Oh, and two resourses for you guys: Pykrete being shot with a rifle and shotgun http://video.google.com/videoplay?docid=-8151564007161180301
And some notes about Habbakkuk that are applicable to the discussion. A little light, but… http://www.goodeveca.net/CFGoodeve/bergship.html
*edit I just found out that normal ocean water, at least according to one source, freezes at -1.94 Celcius. The other figure was for maximum salinity. Oops. However, I don’t think that dooms the idea. If you are desalinating ocean water, then you are getting salt. Mix that in with the cooling water, and it reaches will drop the freezing temp.January 30, 2009 at 6:09 am #4770
I like the concept of the concept of a barnacle resistant structure. We wouldn’t need to worry about oxidation, as well. Replacing older pykrete structures looks like it would be simpler than having to mess with the weight of ferrocement AND a floatation device.
The key, obviously, would be to keep the breakwater… or entire seastead, cold… like, really cold. If we make an entire seastead out of pykrete, I think a thick layer of insulation between the habitable areas and the pykrete is a must.
Even if the costs of cooling the structures might seem prohibitive, the reduced cost of construction and maintenance may be worth a look.
Points to ponder, I suppose.February 10, 2009 at 1:33 am #4907
It is very inefficient, and costs more than conventional refrigeration systems, which is why it is not used in any conventional cooling application.
Anyway, I await your DIY pykrete experiments to show me that a pykrete structure can be kept cooled in the ocean, before I am willing to give it more serious consideration.
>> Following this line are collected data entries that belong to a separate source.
File: src/rtl/poly_x_sweep_if.sv
// Sweep request, evaluator tap and (x, result, index) valid/ready output of poly_x_sweep.
// The ovf flag only exists when SWEEP_OVF_DETECT_EN is defined.
interface poly_x_sweep_if #(
    parameter int W     = 32,
    parameter int CNT_W = 16
);
    logic             start;
    logic [W-1:0]     x_start;
    logic [W-1:0]     x_step;
    logic [CNT_W-1:0] n_points;
    logic [W-1:0]     x_eval;
    logic [W-1:0]     result_in;
    logic             out_valid;
    logic             out_ready;
    logic [W-1:0]     out_x;
    logic [W-1:0]     out_result;
    logic [CNT_W-1:0] out_index;
    logic             busy;
    logic             done;
`ifdef SWEEP_OVF_DETECT_EN
    logic             ovf;
`endif

    modport master (
        input  start, x_start, x_step, n_points, result_in, out_ready,
        output x_eval, out_valid, out_x, out_result, out_index, busy, done
`ifdef SWEEP_OVF_DETECT_EN
        , output ovf
`endif
    );

    modport slave (
        output start, x_start, x_step, n_points, result_in, out_ready,
        input  x_eval, out_valid, out_x, out_result, out_index, busy, done
`ifdef SWEEP_OVF_DETECT_EN
        , input ovf
`endif
    );
endinterface

File: src/rtl/poly_x_sweep.sv
// Steps x over n points into a combinational evaluator; first out_valid 2 cycles after start, then 1 point/cycle.
// A stalled output holds out_* and freezes x/idx. SWEEP_OVF_DETECT_EN ends the sweep early on signed x overflow.
module poly_x_sweep #(
    parameter int W     = 32,
    parameter int CNT_W = 16
) (
    input  logic           clk,
    input  logic           rst,
    poly_x_sweep_if.master bus
);
    typedef enum logic [1:0] {IDLE, RUN, DRAIN} state_t;

    state_t              state, state_nxt;
    logic signed [W-1:0] x_cur, step, x_next;
    logic [CNT_W-1:0]    idx, n;
    logic                out_valid;
    logic [W-1:0]        out_x, out_result;
    logic [CNT_W-1:0]    out_index;
    logic                done, done_nxt;
    logic                cap, acc, last, launch, stop_early;

    assign x_next = x_cur + step;
    assign last   = (idx == n - CNT_W'(1));
    assign acc    = out_valid && bus.out_ready;
    assign launch = (state == IDLE) && bus.start && (bus.n_points != '0);

`ifdef SWEEP_OVF_DETECT_EN
    logic ovf;
    // Same-sign operands giving a different-sign sum means x left the signed range.
    assign stop_early = (x_cur[W-1] == step[W-1]) && (x_next[W-1] != x_cur[W-1]) && !last;

    always_ff @(posedge clk or posedge rst) begin
        if (rst)
            ovf <= 1'b0;
        else if (launch)
            ovf <= 1'b0;
        else if (cap && stop_early)
            ovf <= 1'b1;
    end

    assign bus.ovf = ovf;
`else
    assign stop_early = 1'b0;
`endif

    always_ff @(posedge clk or posedge rst) begin
        if (rst)
            state <= IDLE;
        else
            state <= state_nxt;
    end

    always_comb begin
        state_nxt = state;
        cap       = 1'b0;
        done_nxt  = 1'b0;
        case (state)
            IDLE: begin
                if (bus.start) begin
                    if (bus.n_points != '0)
                        state_nxt = RUN;
                    else
                        done_nxt = 1'b1;
                end
            end
            RUN: begin
                cap = !out_valid || bus.out_ready;
                if (cap && (last || stop_early))
                    state_nxt = DRAIN;
            end
            DRAIN: begin
                if (acc) begin
                    state_nxt = IDLE;
                    done_nxt  = 1'b1;
                end
            end
            default: state_nxt = IDLE;
        endcase
    end

    always_ff @(posedge clk or posedge rst) begin
        if (rst) begin
            x_cur      <= '0;
            step       <= '0;
            n          <= '0;
            idx        <= '0;
            out_valid  <= 1'b0;
            out_x      <= '0;
            out_result <= '0;
            out_index  <= '0;
            done       <= 1'b0;
        end else begin
            done <= done_nxt;
            if (launch) begin
                x_cur <= bus.x_start;
                step  <= bus.x_step;
                n     <= bus.n_points;
                idx   <= '0;
            end
            if (cap) begin
                out_x      <= x_cur;
                out_result <= bus.result_in;
                out_index  <= idx;
                out_valid  <= 1'b1;
                x_cur      <= x_next;
                idx        <= idx + CNT_W'(1);
            end else if (acc) begin
                out_valid <= 1'b0;
            end
        end
    end

    assign bus.x_eval     = x_cur;
    assign bus.out_valid  = out_valid;
    assign bus.out_x      = out_x;
    assign bus.out_result = out_result;
    assign bus.out_index  = out_index;
    assign bus.busy       = (state != IDLE);
    assign bus.done       = done;
endmodule

File: src/flat_wrapper.sv
// flat-port wrapper written by rule: the top's interface ports become plain ports
module poly_x_sweep_flat 
#(
    parameter int W     = 32,
    parameter int CNT_W = 16
)
  (clk, rst, bus_start, bus_x_start, bus_x_step, bus_n_points, bus_result_in, bus_out_ready, bus_x_eval, bus_out_valid, bus_out_x, bus_out_result, bus_out_index, bus_busy, bus_done);
  poly_x_sweep_if #(.W(W), .CNT_W(CNT_W)) bus_i ();
  input  logic clk;
  input  logic rst;
  input wire logic [$bits(bus_i.start)-1:0] bus_start;
  input wire logic [$bits(bus_i.x_start)-1:0] bus_x_start;
  input wire logic [$bits(bus_i.x_step)-1:0] bus_x_step;
  input wire logic [$bits(bus_i.n_points)-1:0] bus_n_points;
  input wire logic [$bits(bus_i.result_in)-1:0] bus_result_in;
  input wire logic [$bits(bus_i.out_ready)-1:0] bus_out_ready;
  output wire logic [$bits(bus_i.x_eval)-1:0] bus_x_eval;
  output wire logic [$bits(bus_i.out_valid)-1:0] bus_out_valid;
  output wire logic [$bits(bus_i.out_x)-1:0] bus_out_x;
  output wire logic [$bits(bus_i.out_result)-1:0] bus_out_result;
  output wire logic [$bits(bus_i.out_index)-1:0] bus_out_index;
  output wire logic [$bits(bus_i.busy)-1:0] bus_busy;
  output wire logic [$bits(bus_i.done)-1:0] bus_done;
  assign bus_i.start = bus_start;
  assign bus_i.x_start = bus_x_start;
  assign bus_i.x_step = bus_x_step;
  assign bus_i.n_points = bus_n_points;
  assign bus_i.result_in = bus_result_in;
  assign bus_i.out_ready = bus_out_ready;
  assign bus_x_eval = bus_i.x_eval;
  assign bus_out_valid = bus_i.out_valid;
  assign bus_out_x = bus_i.out_x;
  assign bus_out_result = bus_i.out_result;
  assign bus_out_index = bus_i.out_index;
  assign bus_busy = bus_i.busy;
  assign bus_done = bus_i.done;
  poly_x_sweep #(.W(W), .CNT_W(CNT_W)) u_core (.clk(clk), .rst(rst), .bus(bus_i));
endmodule
File: config.mk
export PLATFORM = sky130hd
export DESIGN_NAME = poly_x_sweep_flat
export DESIGN_NICKNAME = d
export VERILOG_FILES = /design/src/rtl/poly_x_sweep_if.sv /design/src/rtl/poly_x_sweep.sv /design/src/flat_wrapper.sv
export SDC_FILE = /design/constraint.sdc
export NUM_CORES = 1
export LEC_CHECK = 0
export BUFFER_PORTS_ARGS = -buffer_cell sky130_fd_sc_hd__buf_2
export CORE_UTILIZATION = 45
export CTS_CLUSTER_DIAMETER = 200
export DETAILED_ROUTE_END_ITERATION = 7
export PLACE_DENSITY = 0.69
export SLEW_MARGIN = 30
export SYNTH_ARGS = -nofsm -noshare
export SYNTH_HDL_FRONTEND = slang
export SYNTH_SLANG_ARGS = --single-unit
File: constraint.sdc
create_clock -name clk -period 8.1 [get_ports clk]
set_input_delay 1.62 -clock clk [delete_from_list [all_inputs] [get_ports clk]]
set_output_delay 1.62 -clock clk [all_outputs]
set_load 0.1 [all_outputs]
Word-level counts from Yosys, hierarchy flattened
Cells that the tools add are included.
{"block": "word_totals", "inputBits": 116, "reg_bits": 180}
{"block": "classes", "eq_ne": 7, "reduce_logical": 12, "n_addsub": 3, "n_mux": 16}
{"operator": "32-bit 2-to-1 mux", "n": 2}
{"operator": "32-bit adder", "n": 1}
{"operator": "16-bit 2-to-1 mux", "n": 2}
{"operator": "16-bit by 1-bit adder with 16-bit output, second input constant", "n": 1}
{"operator": "16-bit == test", "n": 1}
{"operator": "16-bit nonzero test", "n": 1}
{"operator": "16-bit by 1-bit subtractor with 16-bit output, second input constant", "n": 1}
{"operator": "2-bit 2-to-1 mux", "n": 4}
{"operator": "1-bit 2-to-1 mux", "n": 6}
{"operator": "2-bit one-hot mux with 3 select lines", "n": 1}
{"operator": "2-bit nonzero test", "n": 3}
{"operator": "1-bit logical AND", "n": 4}
{"operator": "2-bit by 1-bit != test with 1-bit output, second input constant", "n": 2}
{"operator": "2-bit != test, second input constant", "n": 2}
{"operator": "4-bit AND reduction", "n": 1}
{"operator": "2-bit by 1-bit == test with 1-bit output, second input constant", "n": 1}
{"operator": "2-bit == test, second input constant", "n": 1}
{"operator": "2-bit zero test", "n": 1}
{"operator": "1-bit one-hot mux with 2 select lines", "n": 1}
{"operator": "1-bit zero test", "n": 1}
{"operator": "1-bit logical OR", "n": 1}

Depth between registers and ports, before layout
Gate-level depths: netlist (run 1).
{"block": "logic_depth", "depth_word": 5, "depth_mapped": 12, "ltp_nobuf": 12}

Worst setup path after synthesis (run 1)
Ideal clock, no wire load.
{"block": "synth_path", "path_type": "register to register", "from": "reg u_core.x_cur[0], in the netlist u_core.bus.x_eval[0]", "to": "reg u_core.x_cur[28], in the netlist u_core.bus.x_eval[28]", "setup_time_ns": 0.132, "slack_ns": 4.775, "t_arrival_ns": 3.193, "path_stages_with_launch": 13, "required_ns": 7.968, "cell_sequence": "dfrtp_1 > ha_1 > inv_1 > fa_1 > nor2b_4 > o2111ai_1 > a31o_1 > a21oi_2 > o311a_1 > or4_1 > a31oi_1 > xor2_1 > o21ai_1"}
{"block": "synth_between", "elab_chain_cells": 2}
{"item": "from (decl)", "line": "poly_x_sweep.sv:14", "rtl": "logic signed [W-1:0] x_cur, step, x_next;"}
{"item": "from (signal assigned)", "line": "poly_x_sweep.sv:95", "rtl": "x_cur <= bus.x_start;"}
{"item": "from (signal assigned)", "line": "poly_x_sweep.sv:105", "rtl": "x_cur <= x_next;"}
{"item": "32-bit adder", "line": "poly_x_sweep.sv:22", "rtl": "assign x_next = x_cur + step;"}
{"item": "32-bit 2-to-1 mux", "line": "poly_x_sweep.sv:100", "rtl": "if (cap) begin"}
No other way between the ends.
A chain may end at the register's enable or synchronous reset.

Worst setup path in the final report (run 1)
{"block": "layout_path", "from": "in bus_out_ready", "to": "reg u_core.x_cur[15], in the netlist u_core.bus.x_eval[15]"}
{"block": "layout_between", "elab_chain_cells": 3}
{"item": "from (decl)", "line": "flat_wrapper.sv:16", "rtl": "input wire logic [$bits(bus_i.out_ready)-1:0] bus_out_ready;"}
{"item": "1-bit logical OR (*)", "line": "poly_x_sweep.sv:67", "rtl": "cap = !out_valid || bus.out_ready;"}
{"item": "1-bit 2-to-1 mux (*)", "line": "poly_x_sweep.sv:57", "rtl": "case (state)"}
{"item": "32-bit 2-to-1 mux or 2-bit nonzero test (tied branches)"}
Mark *: on every way between the ends. The rest lies on a longest branch, timed or not.

==> reports/metrics.csv, run 1 <==
metric,value,unit
worstMarginPinSlew,0.9858,ns
cts_root_buf,clkbuf_16,
multiInputGateArea,0.004412,mm2
slew-limit-headroom,34.21,%
wl_per_cell,15.28,um
synth_simple_gate_area_share,25.65,%
die_h,144.8,um
post_cts_buffers,0,
tns,0,ns
path_max_fanout,77,
vias_per_cell,5.257,
fp.dieArea,0.02096,mm2
run_status,"complete, no violations",
yosys.area.top_type_share,49.09,%
synth.distinct_cells,65,
cts_resized,0,
worstReg2RegStart,u_core.bus.x_eval[0]$_DFFE_PP0P_,
dp_hpwl,16470,um
synth_ff_type,dfrtp_1,
path_cells,buf_2 -> nand2b_1 -> nand3b_1 -> buf_4 -> nand2_1 -> o22ai_1 -> a21oi_1,
synth_compound_area_share,12.48,%
drive_above_1_share,22.27,%
drtIter0Drc,454,
synth_top_family_by_area,simple AND/OR/NAND/NOR gates,
clock.fmax,276.4,MHz
routed_wl,23880,um
dpl-instance-area,0.01052,mm2
cts_buffer_depth,2,
ys_ff_latch,180,
cp.arrival,3.92,ns
cts_max_level,4,
final_cell_area,0.01117,mm2
yosysMostFrequentCell,nand2_1,
rows,51,
grt_max_degree,117,
path_clk_slew,0.07,ns
regArea,0.004504,mm2
place_congestion,0.8653,
vias,8216,
synth-xor-area-share,4.296,%
yosysSeqAreaShare,49.09,%
grt_pass1_vias,7804,
period_share,44.66,%
cp-end-kind,flop,
critPathLaunchType,primary input,
period_minus_slack,3.618,ns
ys_top_cells_by_area,"dfrtp_1, nand2_1, ha_1, o21ai_1, a21oi_1",
path_class,primary input to flop,
fin_nets,1435,
syn-cell-area,0.009175,mm2
finalClockSkew,0.02197,ns
area_growth,21.72,%
syn-num-nets,1228,
cts_buffers,17,
crit_slowest_cell,buf_4,
coreArea,0.01972,mm2
utilization,56.64,%
drv_slew,0,
cp.required,8.40,ns
syn_avg_cell_area,8.511,um2
hp-start,u_core.bus.out_result[4]$_DFFE_PP0P_,
io_buffers,230,
cpPeakStageDelay,0.77,ns
drv_cap,0,
synth_edf_count,0,
grt_pass1_wl,38300,um
ctsHoldBuffers,0,
grt.overflow.total,0,
track_usage,23.30,%
netlist_instances,1078,
cts.sinks,180,
die_w,144.8,um
initial_core_util,46.53,%
grt_setup_unrepaired,false,
setup_viol,0,
antenna_found_initial,0,
fillers,1884,
ys_top_cells_by_count,"nand2_1, dfrtp_1, o21ai_1",
synth.area.mux_share,0.7773,%
synth_fa_ha_area_share,4.718,%
cts_tree,done,
num_antenna_cells,0,
worst_hold_path_type,flop to flop,
antenna_left,0,
synthArstFlopShare,100.0,%
hold_violations,0,
synth_top_area_cell,dfrtp_1,
crit_start,bus_out_ready,
drc_errors,0,
clock_latency,0.44,ns
num_io_pins,231,
synth-warning-count,0,
firstDrtPassIters,5,
==> worst max-delay path, delay by kind of cell <==
kind / cells / cell delay (ns)
simple gates: 3 / 1.09
buf+inv: 2 / 0.88
compound gates: 2 / 0.31
==> sequential cells by signal, summed over array words and instances, names as in the netlist, 2 cells and up <==
name and count:
u_core.state 2, u_core.bus.out_result 32, u_core.step 32, u_core.bus.out_index 16, u_core.bus.x_eval 32, u_core.bus.out_x 32, u_core.n 16, u_core.idx 16
==> placed cells by master, fill, tap and decap left out, types with 4 or more instances in the layout <==
cell type | netlist | layout
a21o_1 | 13 | 13
a21oi_1 | 43 | 43
a22oi_1 | 11 | 11
a31oi_1 | 12 | 12
and2_1 | 5 | 5
and3_1 | 12 | 12
buf_2 | 1 | 230
buf_4 | 0 | 8
bufinv_16 | 0 | 4
clkbuf_16 | 0 | 17
clkinv_4 | 0 | 4
dfrtp_1 | 180 | 180
ha_1 | 33 | 33
inv_1 | 13 | 12
mux2i_1 | 6 | 6
nand2_1 | 437 | 437
nand2b_1 | 4 | 4
nand3_1 | 20 | 20
nand4_1 | 11 | 11
nor2_1 | 43 | 41
nor3b_1 | 5 | 4
nor4_1 | 6 | 6
o2111ai_1 | 4 | 4
o211ai_1 | 5 | 5
o21a_1 | 5 | 5
o21ai_0 | 15 | 15
o21ai_1 | 44 | 44
o22ai_1 | 7 | 7
o31ai_1 | 4 | 4
xnor2_1 | 21 | 21
xor2_1 | 24 | 24
==> layout make-up <==
| type | count | share of cell area (%) |
|---|---|---|
| well taps | 265 | 2.969 |
| flip-flops and latches | 180 | 40.33 |
| multi-input cells | 833 | 39.50 |
| repair buffers | 238 | 10.84 |
| clock inverters | 11 | 1.557 |
| clock buffers | 21 | 4.212 |
| inverters | 15 | 0.5826 |
==> per-layer routing <==
layer | vias to the layer above | wire length [um] | track usage [%]
met5 | - | 0 | 0
met4 | 0 | 414 | 7.424
met3 | 32 | 1217 | 3.620
met2 | 248 | 11510 | 37.98
met1 | 3912 | 10730 | 31.78
li1 | 4024 | - | -
==> per-stage QoR <==
stage                     worst slack [ns]  cells  hold slack [ns]
final                                4.482   1563           0.4659
after global routing                 4.253   1563           0.4928
after CTS                            4.491   1563           0.4737
after detailed placement             4.023   1531           0.4566
after global placement               4.133   1531           0.4534
after floorplan                      1.593   1078           0.4497
==> cells by family (layout without fill, tap and decap cells) <==
logic type	Yosys count	after routing
simple gates	563	563
mux	7	7
compound gates	184	184
fa+ha+maj	34	34
flops	180	180
buf+inv	65	285
xor+xnor	45	45
==> worst paths after layout <==
path / end / slack [ns] / cells after the start
max: u_core.bus.x_eval[15]$_DFFE_PP0P_ / 4.48 / 7
min: u_core.bus.out_result[4]$_DFFE_PP0P_ / 0.47 / 2
max reg2reg: u_core.bus.x_eval[28]$_DFFE_PP0P_ / 4.96 / 12
min reg2reg: u_core.bus.out_result[4]$_DFFE_PP0P_ / 0.47 / 2
max in group asynchronous: u_core.bus.out_result[23]$_DFFE_PP0P_ / 5.45 / 3
min in group asynchronous: u_core.bus.out_result[20]$_DFFE_PP0P_ / 1.29 / 2
Power of run 1 is left out: the tool's default activity adds up to more than one toggle a clock period on the data nets, which glitch-free logic cannot reach.
==> run 2: changes to the inputs <==
==> constraint.sdc (replaced) <==
create_clock -name clk -period 3.65 [get_ports clk]
set_input_delay 0.73 -clock clk [delete_from_list [all_inputs] [get_ports clk]]
set_output_delay 0.73 -clock clk [all_outputs]
set_load 0.1 [all_outputs]
==> reports/metrics.csv, run 2 (synthesized netlist as in run 1, its figures left out) <==
metric,value,unit
regArea,0.004504,mm2
crit_family,compound AO/OA/AOI/OAI gates,
cts_buffers,17,
initial_core_util,46.53,%
clock_latency,0.42,ns
worst_hold_path_type,primary input to async pin,
num_io_pins,231,
vias,8050,
cts_tree,done,
period_share,85.57,%
path_clk_slew,0.07,ns
wl_per_cell,14.93,um
cts_buffer_depth,2,
post_cts_buffers,0,
die_h,144.8,um
track_usage,22.78,%
drv_slew,0,
critPathLaunchType,flop,
cp-end-kind,flop,
slew-limit-headroom,52.21,%
io_buffers,230,
layout_commonest_cell,nand2_1,
path_max_fanout,4,
path_class,flop to flop,
cpPeakStageDelay,0.48,ns
rows,51,
clock.fmax,320.2,MHz
antenna_left,0,
final_cell_mix,"nand2_1, buf_2, dfrtp_1",
setup_viol,0,
cts_root_buf,clkbuf_16,
cts.sinks,180,
fp.dieArea,0.02096,mm2
drtIter0Drc,387,
grt_setup_unrepaired,false,
die_w,144.8,um
cts_max_level,4,
num_antenna_cells,0,
worstMarginPinSlew,0.7168,ns
tns,0,ns
grt_max_degree,181,
fillers,1803,
multiInputGateArea,0.004412,mm2
place_congestion,0.8352,
fin_nets,1439,
run_status,"complete, no violations",
cts_resized,0,
crit_slowest_cell,or4_1,
firstDrtPassIters,5,
dp_hpwl,15970,um
area_growth,22.05,%
path_cells,ha_1 -> inv_1 -> fa_1 -> nor2b_4 -> o2111ai_1 -> a31o_1 -> a21oi_2 -> o311a_1 -> or4_1 -> a31oi_1 -> xor2_1 -> o21ai_1,
routed_wl,23390,um
grt_pass1_vias,7450,
grt.overflow.total,0,
drc_errors,0,
cp.arrival,3.39,ns
drive_above_1_share,22.58,%
ctsHoldBuffers,0,
grt_pass1_wl,37500,um
path_buf_inv,1,
finalClockSkew,0.01115,ns
coreArea,0.01972,mm2
hold_violations,0,
vias_per_cell,5.137,
antenna_found_initial,0,
drv_cap,0,
cp.required,3.92,ns
period_minus_slack,3.123,ns
[run 2: changes by cell type in the layout (fill, tap and decap cells not counted)]
cell	before	now
clkbuf_8	3	2
clkinv_4	4	3
buf_12	0	2
inv_8	1	0
clkbuf_1	1	0
bufinv_16	4	2
inv_6	1	4
buf_6	0	1
clkinvlp_4	0	3
buf_16	0	1
[run 2: layer usage]
layer / vias up / global-route usage (%) / share of wire, %
li1: 4034 / - / -
met1: 3826 / 31.24 / 47
met2: 178 / 36.82 / 48
met3: 12 / 4.640 / 4.5
met4: 0 / 5.596 / 0.78
met5: - / 0 / 0
[run 2: worst register-to-register path, stage by stage (launching register included)]
cell and delay [ns]:
dfrtp_1 0.42, ha_1 0.25, inv_1 0.08, fa_1 0.25, nor2b_4 0.06, o2111ai_1 0.23, a31o_1 0.25, a21oi_2 0.10
o311a_1 0.41, or4_1 0.48, a31oi_1 0.21, xor2_1 0.16, o21ai_1 0.08
[run 2: per-stage QoR]
stage          cells  instance area [um2]  util [%]  setup slack [ns]  hold slack (ns)
5_1_grt         1567                11200     56.79            0.3519           0.4243
3_3_place_gp    1534                10570     53.59            0.6196           0.4529
2_1_floorplan   1078                 9179         -            0.3253           0.4497
3_5_place_dp    1534                10570     53.59            0.5555           0.4566
6_report        1567                11200     56.79            0.5266           0.3920
4_1_cts         1566                11170     56.63            0.5057           0.4727
[run 2: final timing paths]
path / startpoint / end / slack, ns / depth (start not counted)
max: u_core.bus.x_eval[0]$_DFFE_PP0P_ / u_core.bus.x_eval[28]$_DFFE_PP0P_ / 0.53 / 12
min: rst / u_core.bus.out_result[20]$_DFFE_PP0P_ / 0.39 / 3
max reg2reg: u_core.bus.x_eval[0]$_DFFE_PP0P_ / u_core.bus.x_eval[28]$_DFFE_PP0P_ / 0.53 / 12
min reg2reg: u_core.bus.out_result[17]$_DFFE_PP0P_ / u_core.bus.out_result[17]$_DFFE_PP0P_ / 0.47 / 2
max in group asynchronous: rst / u_core.step[25]$_DFFE_PP0P_ / 2.37 / 4
min in group clk: u_core.bus.out_result[17]$_DFFE_PP0P_ / u_core.bus.out_result[17]$_DFFE_PP0P_ / 0.47 / 2
[run 2: layout make-up]
| type | instances | share of cell area (%) |
|---|---|---|
| clock buffer | 19 | 4.045 |
| sequential | 180 | 40.22 |
| multi-input combinational | 833 | 39.40 |
| tap | 265 | 2.961 |
| inverter | 15 | 0.5475 |
| clock inverter | 13 | 1.307 |
| timing repair buffer | 242 | 11.52 |
Power of run 2 is left out for the same reason.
Until then, concrete and steel for me.February 10, 2009 at 6:14 am #4913
If I didn’t have a tiny condo I would totally do some experiments of my own. That still might be possible, but I’ll have to think about how to pull it off a bit before I make the attempt, as I don’t exactly have a workspace I can leave things around to tinker with.
Anyone else able to play with this concept? While Pykrete’s structural strength is pretty well known, there are a couple of cooling concepts worth testing. One probably involves some aquarium tubing and a pump, and one probably involves peltier plates or something. A couple of relatively simple concept tests on the viability of keeping a block of pykrete (or even ice for the concept test, but preferably pykrete) chilled and frozen in a warmer water environment.February 12, 2009 at 9:09 pm #4926
The prototype Habbakuk was 60 feet long and 30 feet wide, weighing in at 1,000 tons, and was kept frozen by a one-horsepower motor. It took over two years to melt completely.
True, this was in water that is substantially cooler than the oceans nearer the equator, but one may think that a cooling system shouldn’t be prohibitively expensive, compared to the inital added costs of making concrete float.
But, I guess, that’s where the models come in.
To the testing arena it is!April 18, 2009 at 3:07 pm #5592
Hi. I’m no expert at much of anything, so thanks for putting up with me. As I understand it, the more pressurized a gas is, the colder it is. Hence, pressurized nitrogen is really, really cold- dry ice. It occured to me, if you put some dry ice bubbles in the pykete hull towards the outside, the pykrete would be strong enough to keep the gas pressurized and the gas would be cold enough to keep the stuff frozen. Thus you get a low-cost, low maintenance, easy to expand hull. Any thoughts? Thanks.